◆ **Work instruction**:
From the data below, copy exactly the lines that lie between the one holding "localparam int LO_BYTES = REG_W / BYTE_W;" and the one holding "least significant lane", including both, and nothing more.

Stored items

--- src/rtl/rxf_pkg.sv ---
package rxf_pkg;
  typedef struct packed {
    logic ucast;
    logic mcast;
    logic bcast;
  } rxf_flags_t;
endpackage

--- src/rtl/rxf_addr_regs.sv ---
module rxf_addr_regs #(
  parameter int REG_W      = 32,
  parameter int BYTE_W     = 8,
  parameter int ADDR_BYTES = 6,
  parameter int VALID_BIT  = 31
) (
  input  logic                                clk,
  input  logic                                rst,
  input  logic                                wr_lo,
  input  logic                                wr_hi,
  input  logic [REG_W-1:0]                    wdata,
  output logic [ADDR_BYTES-1:0][BYTE_W-1:0]   addr_bytes,
  output logic                                addr_valid
);
  localparam int LO_BYTES = REG_W / BYTE_W;
  localparam int HI_BYTES = ADDR_BYTES - LO_BYTES;
  localparam int HI_BITS  = HI_BYTES * BYTE_W;

  logic [REG_W-1:0]   lo_q;
  logic [HI_BITS-1:0] hi_q;
  logic               vld_q;
  logic               unused_hi_bits;

  always_ff @(posedge clk) begin
    if (rst) begin
      lo_q  <= '0;
      hi_q  <= '0;
      vld_q <= 1'b0;
    end else begin
      if (wr_lo) lo_q <= wdata;
      if (wr_hi) begin
        hi_q  <= wdata[HI_BITS-1:0];
        vld_q <= wdata[VALID_BIT];
      end
    end
  end

  assign unused_hi_bits = ^wdata[VALID_BIT-1:HI_BITS];
  assign addr_valid     = vld_q;

  // earliest wire byte sits in the least significant lane
  for (genvar g = 0; g < ADDR_BYTES; g++) begin : g_lane
    if (g < LO_BYTES) begin : g_lo
      assign addr_bytes[g] = lo_q[g*BYTE_W +: BYTE_W];
    end else begin : g_hi
      assign addr_bytes[g] = hi_q[(g-LO_BYTES)*BYTE_W +: BYTE_W];
    end
  end
endmodule

--- src/rtl/rxf_byte_tracker.sv ---
module rxf_byte_tracker #(
  parameter int ADDR_BYTES = 6,
  localparam int CNT_W     = $clog2(ADDR_BYTES + 1)
) (
  input  logic             clk,
  input  logic             rst,
  input  logic             in_valid,
  input  logic             in_sof,
  input  logic             in_eof,
  output logic             take,
  output logic             first,
  output logic             last,
  output logic [CNT_W-1:0] idx
);
  logic [CNT_W-1:0] cnt_q;
  logic             active_q;
  logic             start, cont;

  always_comb begin
    start = in_valid & in_sof;
    cont  = in_valid & ~in_sof & active_q & (cnt_q < CNT_W'(ADDR_BYTES));
    take  = start | cont;
    first = start;
    idx   = start ? '0 : cnt_q;
    last  = take & (idx == CNT_W'(ADDR_BYTES - 1));
  end

  always_ff @(posedge clk) begin
    if (rst) begin
      cnt_q    <= '0;
      active_q <= 1'b0;
    end else if (take) begin
      cnt_q    <= idx + 1'b1;
      active_q <= ~in_eof;
    end else if (in_valid & in_eof) begin
      active_q <= 1'b0;
    end
  end
endmodule

--- src/rtl/rxf_compare.sv ---
module rxf_compare
  import rxf_pkg::*;
#(
  parameter int BYTE_W     = 8,
  parameter int ADDR_BYTES = 6,
  localparam int CNT_W     = $clog2(ADDR_BYTES + 1)
) (
  input  logic                              clk,
  input  logic                              rst,
  input  logic                              take,
  input  logic                              first,
  input  logic                              last,
  input  logic [CNT_W-1:0]                  idx,
  input  logic [BYTE_W-1:0]                 data,
  input  logic [ADDR_BYTES-1:0][BYTE_W-1:0] addr_bytes,
  input  logic                              addr_valid,
  output logic                              res_valid,
  output rxf_flags_t                        res_flags
);
  logic [BYTE_W-1:0] sel;
  logic uc_q, bc_q, mc_q;
  logic uc_now, bc_now, mc_now;

  always_comb begin
    sel = '0;
    for (int i = 0; i < ADDR_BYTES; i++)
      if (idx == CNT_W'(i)) sel = addr_bytes[i];
    uc_now = (first | uc_q) & (data == sel);
    bc_now = (first | bc_q) & (&data);
    mc_now = first ? data[0] : mc_q;
  end

  always_ff @(posedge clk) begin
    if (rst) begin
      uc_q      <= 1'b0;
      bc_q      <= 1'b0;
      mc_q      <= 1'b0;
      res_valid <= 1'b0;
      res_flags <= '0;
    end else begin
      if (take) begin
        uc_q <= uc_now;
        bc_q <= bc_now;
        mc_q <= mc_now;
      end
      res_valid <= last;
      if (last) begin
        res_flags.ucast <= uc_now & addr_valid;
        res_flags.mcast <= mc_now;
        res_flags.bcast <= bc_now;
      end else begin
        res_flags <= '0;
      end
    end
  end
endmodule

--- src/rtl/rx_dest_filter.sv ---
module rx_dest_filter
  import rxf_pkg::*;
#(
  parameter int REG_W      = 32,
  parameter int BYTE_W     = 8,
  parameter int ADDR_BYTES = 6,
  parameter int VALID_BIT  = 31
) (
  input  logic              clk,
  input  logic              rst,
  input  logic              cfg_wr_lo,
  input  logic              cfg_wr_hi,
  input  logic [REG_W-1:0]  cfg_wdata,
  input  logic              in_valid,
  input  logic              in_sof,
  input  logic              in_eof,
  input  logic [BYTE_W-1:0] in_byte,
  output logic              res_valid,
  output logic              res_ucast,
  output logic              res_mcast,
  output logic              res_bcast
);
  localparam int CNT_W = $clog2(ADDR_BYTES + 1);

  logic [ADDR_BYTES-1:0][BYTE_W-1:0] addr_bytes;
  logic                              addr_valid;
  logic                              take, first, last;
  logic [CNT_W-1:0]                  idx;
  rxf_flags_t                        flags;

  rxf_addr_regs #(
    .REG_W(REG_W), .BYTE_W(BYTE_W), .ADDR_BYTES(ADDR_BYTES), .VALID_BIT(VALID_BIT)
  ) u_regs (
    .clk(clk), .rst(rst), .wr_lo(cfg_wr_lo), .wr_hi(cfg_wr_hi), .wdata(cfg_wdata),
    .addr_bytes(addr_bytes), .addr_valid(addr_valid)
  );

  rxf_byte_tracker #(.ADDR_BYTES(ADDR_BYTES)) u_track (
    .clk(clk), .rst(rst), .in_valid(in_valid), .in_sof(in_sof), .in_eof(in_eof),
    .take(take), .first(first), .last(last), .idx(idx)
  );

  rxf_compare #(.BYTE_W(BYTE_W), .ADDR_BYTES(ADDR_BYTES)) u_cmp (
    .clk(clk), .rst(rst), .take(take), .first(first), .last(last), .idx(idx),
    .data(in_byte), .addr_bytes(addr_bytes), .addr_valid(addr_valid),
    .res_valid(res_valid), .res_flags(flags)
  );

  assign res_ucast = flags.ucast;
  assign res_mcast = flags.mcast;
  assign res_bcast = flags.bcast;
endmodule

--- config.mk ---
export PLATFORM = sky130hd
export DESIGN_NAME = rx_dest_filter
export DESIGN_NICKNAME = d
export VERILOG_FILES = /design/src/rtl/rxf_pkg.sv /design/src/rtl/rxf_addr_regs.sv /design/src/rtl/rxf_byte_tracker.sv /design/src/rtl/rxf_compare.sv /design/src/rtl/rx_dest_filter.sv
export SDC_FILE = /design/constraint.sdc
export NUM_CORES = 1
export LEC_CHECK = 0
export ABC_CLOCK_PERIOD_IN_PS = 3800
export BUFFER_PORTS_ARGS = -buffer_cell sky130_fd_sc_hd__buf_2
export CORE_MARGIN = 2
export CORE_UTILIZATION = 50
export DETAILED_ROUTE_END_ITERATION = 12
export GPL_ROUTABILITY_DRIVEN = 1
export PLACE_DENSITY_LB_ADDON = 0.08
export SKIP_LAST_GASP = 1
export SYNTH_ARGS = -nofsm -noshare
export SYNTH_HDL_FRONTEND = slang
export SYNTH_HIERARCHICAL = 1
export SYNTH_SLANG_ARGS = --single-unit
--- constraint.sdc ---
create_clock -name clk -period 3.8 [get_ports clk]
set_clock_uncertainty 0.2 [all_clocks]
set_input_delay 0.76 -clock clk [delete_from_list [all_inputs] [get_ports clk]]
set_output_delay 0.76 -clock clk [all_outputs]
set_load 0.02 [all_outputs]
==> impl_metrics.json, run 1 <==
{
  "die_h_um": 84.7,
  "rr_worst_depth": 8,
  "tns_ns": 0,
  "cts_hold_buf": 0,
  "power.share.combinational_pct": 14.9,
  "clkPwrFrac_pct": 35.7,
  "synth-seq-area-share_pct": 36.9,
  "ys_ff_latch": 60,
  "p_int_mw": 1.03,
  "fin_crit_sh_pct": 83.7,
  "cts_tree": "built",
  "synth_edf_count": 0,
  "gp_congestion": 0.965,
  "nNetsFinal": 446,
  "h-tree-depth": 3,
  "ys_warn_count": 6,
  "layout_setup_ws_ns": 0.620,
  "core_area_mm2": 0.00631,
  "final_cell_area_mm2": 0.00365,
  "power_switching_share_pct": 26.0,
  "dpl.cell_count": 463,
  "dr.first_iter.drc_count": 135,
  "post-place-ws_ns": 0.291,
  "port-buffer-count": 50,
  "placed_area_mm2": 0.00348,
  "antenna_found_initial": 0,
  "post_synth_instance_area_mm2": 0.00326,
  "grt_usage_pct": 21.7,
  "num_rows": 29,
  "critPathKind": "in2reg",
  "antennaDiodeCount": 0,
  "avgSynthCellArea_um2": 9.30,
  "end_kind": "register",
  "post_cts_resized": 0,
  "worst_pin_slew_ns": 0.958,
  "root_buffer": "clkbuf_8",
  "grt_pass1_vias": 2585,
  "setup_viol": 0,
  "hp-start": "u_cmp/mc_q$_SDFFE_PP0P_",
  "crit_required_ns": 3.86,
  "grt_pass1_wl_um": 12400,
  "initial_utilization_pct": 51.6,
  "clock_latency_ns": 0.33,
  "seq_power_share_pct": 49.3,
  "die_x_um": 84.7,
  "arrival_ns": 3.24,
  "yosysUniqueCellTypes": 60,
  "grt_max_degree": 33,
  "wl_um": 7370,
  "fmax_mhz": 314,
  "num-fill-cells": 590,
  "slew_violations": 0,
  "path_max_fanout": 17,
  "antenna_left": 0,
  "wl_per_cell_um": 15.4,
  "total_power_mw": 1.39,
  "grt_overflow": 0,
  "ff2ff_setup_slack_ns": 1.00,
  "status": "finished, final reports clean",
  "detail_route.vias_per_cell": 5.50,
  "worstHoldPathCells": 2,
  "syn-num-nets": 399,
  "switching_power_mw": 0.360,
  "area_growth_pct": 12.0,
  "max_slew_margin_pct": 36.2,
  "vias": 2628,
  "power_density_mw_per_mm2": 380,
  "io_pins": 51,
  "drc": 0,
  "clkTransAtPathRegs_ns": 0.06,
  "ir_worst_vdd_uv": 200,
  "final_hold_viol_count": 0,
  "clkSinkCount": 60,
  "syn_inst": 350,
  "maxCapViolations": 0,
  "reg2reg_from": "u_track/cnt_q[0]$_SDFFE_PP0P_",
  "post_cts_buffers": 0,
  "period_needed_ns": 3.18,
  "layout-drive-gt1-share_pct": 22.2,
  "leakage_nw": 1.61,
  "ys.flop_type": "dfxtp_1",
  "rr_endpoint": "u_cmp/res_flags[2]$_SDFF_PP0_",
  "rsz0062_at_grt": "no",
  "cts_buffer_depth": 2,
  "critPathLaunchType": "input pin",
  "die-area_mm2": 0.00717,
  "first_pass_iters": 4,
  "cts_buffers": 9,
  "stdcell_count": 478,
  "synthArstFlopShare_pct": 0,
  "hp-class": "reg2reg",
  "hold_path_end": "u_cmp/mc_q$_SDFFE_PP0P_",
  "dp_hpwl_um": 5440
}
cell usage after synthesis, types with 3 or more instances:
| library cell | count | share of area, % |
|---|---|---|
| mux2i_1 | 66 | 20 |
| nor2_1 | 65 | 7.5 |
| dfxtp_1 | 60 | 37 |
| nand2_1 | 11 | 1.3 |
| inv_1 | 10 | 1.2 |
| o21ai_0 | 9 | 1.4 |
| nor2b_1 | 8 | 1.5 |
| nand2b_1 | 7 | 1.3 |
| a21oi_1 | 6 | 0.92 |
| clkbuf_1 | 6 | 0.69 |
| nand3_1 | 6 | 0.92 |
| buf_6 | 5 | 1.7 |
| o211ai_1 | 5 | 1.2 |
| a211oi_1 | 4 | 0.92 |
| buf_2 | 4 | 0.61 |
| nand3b_1 | 4 | 0.92 |
| nand4_1 | 4 | 0.77 |
| or3b_2 | 4 | 1.1 |
| xnor2_1 | 4 | 1.1 |
| and2_1 | 3 | 0.58 |
| buf_4 | 3 | 0.69 |
| buf_8 | 3 | 1.4 |
| mux2_2 | 3 | 1.0 |
| nor3b_1 | 3 | 0.69 |
power by group through the flow:
stage                     Combinational, mW  Clock (mW)  Sequential, mW
after floorplan                       0.156           0           0.690
after global placement                0.205           0           0.698
after detailed placement              0.206           0           0.698
after CTS                             0.207       0.511           0.685
after global routing                  0.230       0.537           0.689
final                                 0.207       0.496           0.685
registers in the layout, summed over array words and instances, names as in the netlist:
| signal | cells |
|---|---|
| u_cmp/uc_q | 1 |
| u_cmp/res_valid | 1 |
| u_regs/hi_q | 16 |
| u_cmp/bc_q | 1 |
| u_cmp/res_flags | 3 |
| u_regs/addr_valid | 1 |
| u_track/cnt_q | 3 |
| u_cmp/mc_q | 1 |
| u_regs/lo_q | 32 |
| u_track/active_q | 1 |
critical path, stage by stage:
cell and delay (ns):
buf_2 0.13, nand2_1 0.15, inv_1 0.08, nor2_2 0.24
buf_4 0.30, nand3_1 0.12, a311o_1 0.33, or4_1 0.39
or4b_1 0.55, nor3_2 0.18
routing by layer:
layer  up-vias  wire length [um]  global-route usage (%)  share of wire [%]
li1       1324                 -                       -                  -
met1      1230              3560                    29.5                 48
met2        59              3360                    33.3                 46
met3        15               296                    5.51                4.0
met4         0               153                    8.37                2.1
met5         -                 0                       0                  0
worst max path at each step:
stage	to	from
global route	u_cmp/res_flags[2]$_SDFF_PP0_	in_valid
floorplan	u_cmp/res_flags[2]$_SDFF_PP0_	in_valid
detailed placement	u_cmp/res_flags[2]$_SDFF_PP0_	in_valid
CTS	u_cmp/res_flags[2]$_SDFF_PP0_	in_valid
global placement	u_cmp/res_flags[2]$_SDFF_PP0_	in_valid
finish	u_cmp/res_flags[2]$_SDFF_PP0_	in_valid
layout by cell type, fill, tap and decap left out, types with 5 or more instances in the layout:
cell type / netlist / layout
a21oi_1: 6 / 6
buf_2: 4 / 50
buf_4: 3 / 8
clkbuf_8: 0 / 11
dfxtp_1: 60 / 60
inv_1: 10 / 10
mux2i_1: 66 / 66
nand2_1: 11 / 11
nand2b_1: 7 / 7
nand3_1: 6 / 6
nor2_1: 65 / 64
nor2b_1: 8 / 8
o211ai_1: 5 / 5
o21ai_0: 9 / 9
stage by stage:
step / hold WS (ns) / util (%)
after floorplan: 0.228 / -
after global placement: 0.242 / 55.1
after detailed placement: 0.263 / 55.1
after CTS: 0.273 / 57.8
after global routing: 0.288 / 57.8
final: 0.271 / 57.8
cells by family after synthesis:
kind of cell | Yosys count | share of synthesized area, %
fa+ha+maj | 2 | 0.769
flops | 60 | 36.9
mux | 70 | 22.0
buf+inv | 32 | 6.88
simple gates | 137 | 22.3
xor+xnor | 6 | 1.61
compound gates | 43 | 9.53
cell type report:
class	count	area [um^2]	share of cell area, %
Tap cell	77	96.3	2.64
Clock buffer	13	159	4.36
Sequential cell	60	1200	32.9
Clock inverter	2	10.0	0.274
Inverter	10	37.5	1.03
Timing Repair Buffer	58	310	8.51
Multi-Input combinational cell	258	1830	50.3
Note: power is estimated with default switching activity, not from simulation.
==> run 2, diff against run 1 <==
--- a/config.mk
+++ b/config.mk
@@ -5,7 +5,8 @@
 export SDC_FILE = /design/constraint.sdc
 export NUM_CORES = 1
 export LEC_CHECK = 0
-export ABC_CLOCK_PERIOD_IN_PS = 3800
+export ABC_AREA = 1
+export ABC_CLOCK_PERIOD_IN_PS = 2760
 export BUFFER_PORTS_ARGS = -buffer_cell sky130_fd_sc_hd__buf_2
 export CORE_MARGIN = 2
 export CORE_UTILIZATION = 50
==> constraint.sdc (replaced) <==
create_clock -name clk -period 2.76 [get_ports clk]
set_clock_uncertainty 0.2 [all_clocks]
set_input_delay 0.552 -clock clk [delete_from_list [all_inputs] [get_ports clk]]
set_output_delay 0.552 -clock clk [all_outputs]
set_load 0.02 [all_outputs]
==> impl_metrics.json, run 2 <==
{
  "num-fill-cells": 636,
  "period_needed_ns": 2.41,
  "ir_worst_vdd_uv": 305,
  "wl_per_cell_um": 12.3,
  "rr_worst_depth": 13,
  "drc": 0,
  "hp-class": "in2reg",
  "reg_top3": "u_regs/lo_q (32), u_regs/hi_q (16)",
  "port-buffer-count": 50,
  "arrival_ns": 2.48,
  "worst_pin_slew_ns": 0.609,
  "grt_max_degree": 65,
  "synth_top_area_share_pct": 38.0,
  "avgSynthCellArea_um2": 6.35,
  "p_int_mw": 1.38,
  "antenna_found_initial": 0,
  "wl_met2_um": 3780,
  "post-place-ws_ns": 0.0755,
  "ys_ff_latch": 60,
  "core_area_mm2": 0.00603,
  "wl_um": 7690,
  "die_x_um": 83.5,
  "switching_power_mw": 0.534,
  "met3_length_um": 330,
  "fin_util_pct": 59.1,
  "ys_warn_count": 6,
  "gp_congestion": 0.869,
  "yosysUniqueCellTypes": 31,
  "setup_viol": 0,
  "status": "finished, final reports clean",
  "seq_power_share_pct": 50.1,
  "yosysTopAreaCell": "dfxtp_1",
  "worstHoldPathCells": 2,
  "end_kind": "register",
  "synth-seq-area-share_pct": 38.0,
  "root_buffer": "clkbuf_8",
  "top_layer_used": "met4",
  "power_switching_share_pct": 27.9,
  "detail_route.vias_per_cell": 4.84,
  "leakage_nw": 1.95,
  "post_cts_buffers": 0,
  "clkPwrFrac_pct": 33.9,
  "power.share.combinational_pct": 16.0,
  "post_cts_resized": 0,
  "die-area_mm2": 0.00697,
  "yosysMostFrequentCell": "nand2_1",
  "hp-start": "in_eof",
  "grt_overflow": 0,
  "initial_utilization_pct": 52.5,
  "area_growth_pct": 12.7,
  "cts_buffer_depth": 2,
  "clkTransAtPathRegs_ns": 0.07,
  "max_slew_margin_pct": 59.4,
  "cts_buffers": 9,
  "num_rows": 28,
  "syn_inst": 498,
  "fin_crit_sh_pct": 87.5,
  "nNetsFinal": 596,
  "grt_pass1_vias": 2851,
  "tns_ns": 0,
  "dp_hpwl_um": 5740,
  "wl_met1_um": 3490,
  "dr.first_iter.drc_count": 110,
  "clock_latency_ns": 0.33,
  "critPathKind": "in2reg",
  "layout_commonest_cell": "nand2_1",
  "cts_tree": "built",
  "path_max_fanout": 9,
  "ys_top_cells_by_area": "dfxtp_1 38%, nand2_1 19%, nor2_1 14%",
  "h-tree-depth": 3,
  "fmax_mhz": 414,
  "antenna_left": 0,
  "antennaDiodeCount": 0,
  "largest_register_ffs": 32,
  "grt_usage_pct": 23.3,
  "crit_required_ns": 2.82,
  "syn-num-nets": 547,
  "first_pass_iters": 4,
  "final_hold_viol_count": 0,
  "layout_setup_ws_ns": 0.345,
  "critPathLaunchType": "input pin",
  "synthArstFlopShare_pct": 0,
  "vias": 3027,
  "slew_violations": 0,
  "rsz0062_at_grt": "no",
  "cts_hold_buf": 0,
  "synth_edf_count": 0,
  "layout-drive-gt1-share_pct": 16.5,
  "grt_pass1_wl_um": 13000,
  "clkSinkCount": 60,
  "power_density_mw_per_mm2": 537,
  "maxCapViolations": 0,
  "dpl.cell_count": 611,
  "regMostFlops": "u_regs/lo_q",
  "mostFrequentLayoutCells": "158 x nand2_1, 115 x nor2_1, 60 x dfxtp_1",
  "die_h_um": 83.5,
  "stdcell_count": 625,
  "ys.flop_type": "dfxtp_1",
  "post_synth_instance_area_mm2": 0.00316,
  "io_pins": 51,
  "reg2reg_from": "u_track/cnt_q[1]$_SDFFE_PP0P_",
  "yosys-top-cells-count": "158 x nand2_1, 115 x nor2_1, 60 x dfxtp_1, 53 x inv_1, 29 x nand3_1",
  "crit_start": "in_valid"
}
[run 2: cell count changes after synthesis, moves of 7 or more]
cell,delta
inv_1,+43
mux2i_1,-66
nand4_1,+7
nand2_1,+147
buf_6,+7
nand3_1,+23
nor2_1,+50
nand2b_1,-7
nor2b_1,-8
[run 2: worst paths after layout]
check / to / slack (ns)
max: u_cmp/uc_q$_SDFFE_PP0P_ / 0.35
min reg2reg: u_regs/hi_q[9]$_SDFFE_PP0P_ / 0.27
max reg2reg: u_cmp/uc_q$_SDFFE_PP0P_ / 0.48
min: u_track/active_q$_SDFFE_PP0P_ / 0.20
[run 2: critical path: stages]
cell and delay, ns:
buf_2 0.13, nand2_4 0.12, nand2_1 0.11, inv_1 0.22
inv_2 0.15, nor2_4 0.13, nand2_2 0.14, or2_0 0.23
nand2_1 0.12, nand4_1 0.09, nand2_1 0.07, nand2_1 0.06
nor2_1 0.09, nand4_1 0.12, a21oi_1 0.14
[run 2: logic make-up after synthesis]
family,after synthesis,synth area share [%]
flip-flops,60,38.0
adder cells (fa/ha/maj),2,0.792
buffers and inverters,77,12.4
AND/OR/NAND/NOR,339,45.2
AO/OA/AOI/OAI,20,3.60
[run 2: area by class of cell]
| cell class | instances | area, um^2 | area share (%) |
|---|---|---|---|
| Clock buffer | 11 | 141 | 3.97 |
| Timing Repair Buffer | 56 | 320 | 9.00 |
| Tap cell | 75 | 93.8 | 2.64 |
| Multi-Input combinational cell | 361 | 1570 | 44.0 |
| Inverter | 59 | 223 | 6.25 |
| Sequential cell | 60 | 1200 | 33.7 |
| Clock inverter | 3 | 15.0 | 0.422 |
[run 2: layer usage]
| layer | global-route usage, % | up-vias |
|---|---|---|
| met5 | 0 | - |
| met2 | 39.7 | 68 |
| met3 | 5.04 | 10 |
| met4 | 6.74 | 0 |
| li1 | - | 1608 |
| met1 | 29.7 | 1341 |
[run 2: metrics by stage]
stage / hold WS (ns) / cell area, um^2 / total power, mW
floorplan: 0.222 / 3160 / 1.19
global placement: 0.255 / 3400 / 1.28
detailed placement: 0.258 / 3400 / 1.28
CTS: 0.183 / 3560 / 1.94
global route: 0.203 / 3560 / 2.03
finish: 0.201 / 3560 / 1.91
[run 2: power groups by stage]
stage | clock [mW] | sequential, mW | combinational [mW]
floorplan | 0 | 0.962 | 0.231
global route | 0.714 | 0.964 | 0.357
CTS | 0.672 | 0.959 | 0.308
detailed placement | 0 | 0.977 | 0.305
global placement | 0 | 0.977 | 0.300
finish | 0.648 | 0.959 | 0.306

◆ **Task response**:
  localparam int LO_BYTES = REG_W / BYTE_W;
  localparam int HI_BYTES = ADDR_BYTES - LO_BYTES;
  localparam int HI_BITS  = HI_BYTES * BYTE_W;

  logic [REG_W-1:0]   lo_q;
  logic [HI_BITS-1:0] hi_q;
  logic               vld_q;
  logic               unused_hi_bits;

  always_ff @(posedge clk) begin
    if (rst) begin
      lo_q  <= '0;
      hi_q  <= '0;
      vld_q <= 1'b0;
    end else begin
      if (wr_lo) lo_q <= wdata;
      if (wr_hi) begin
        hi_q  <= wdata[HI_BITS-1:0];
        vld_q <= wdata[VALID_BIT];
      end
    end
  end

  assign unused_hi_bits = ^wdata[VALID_BIT-1:HI_BITS];
  assign addr_valid     = vld_q;

  // earliest wire byte sits in the least significant lane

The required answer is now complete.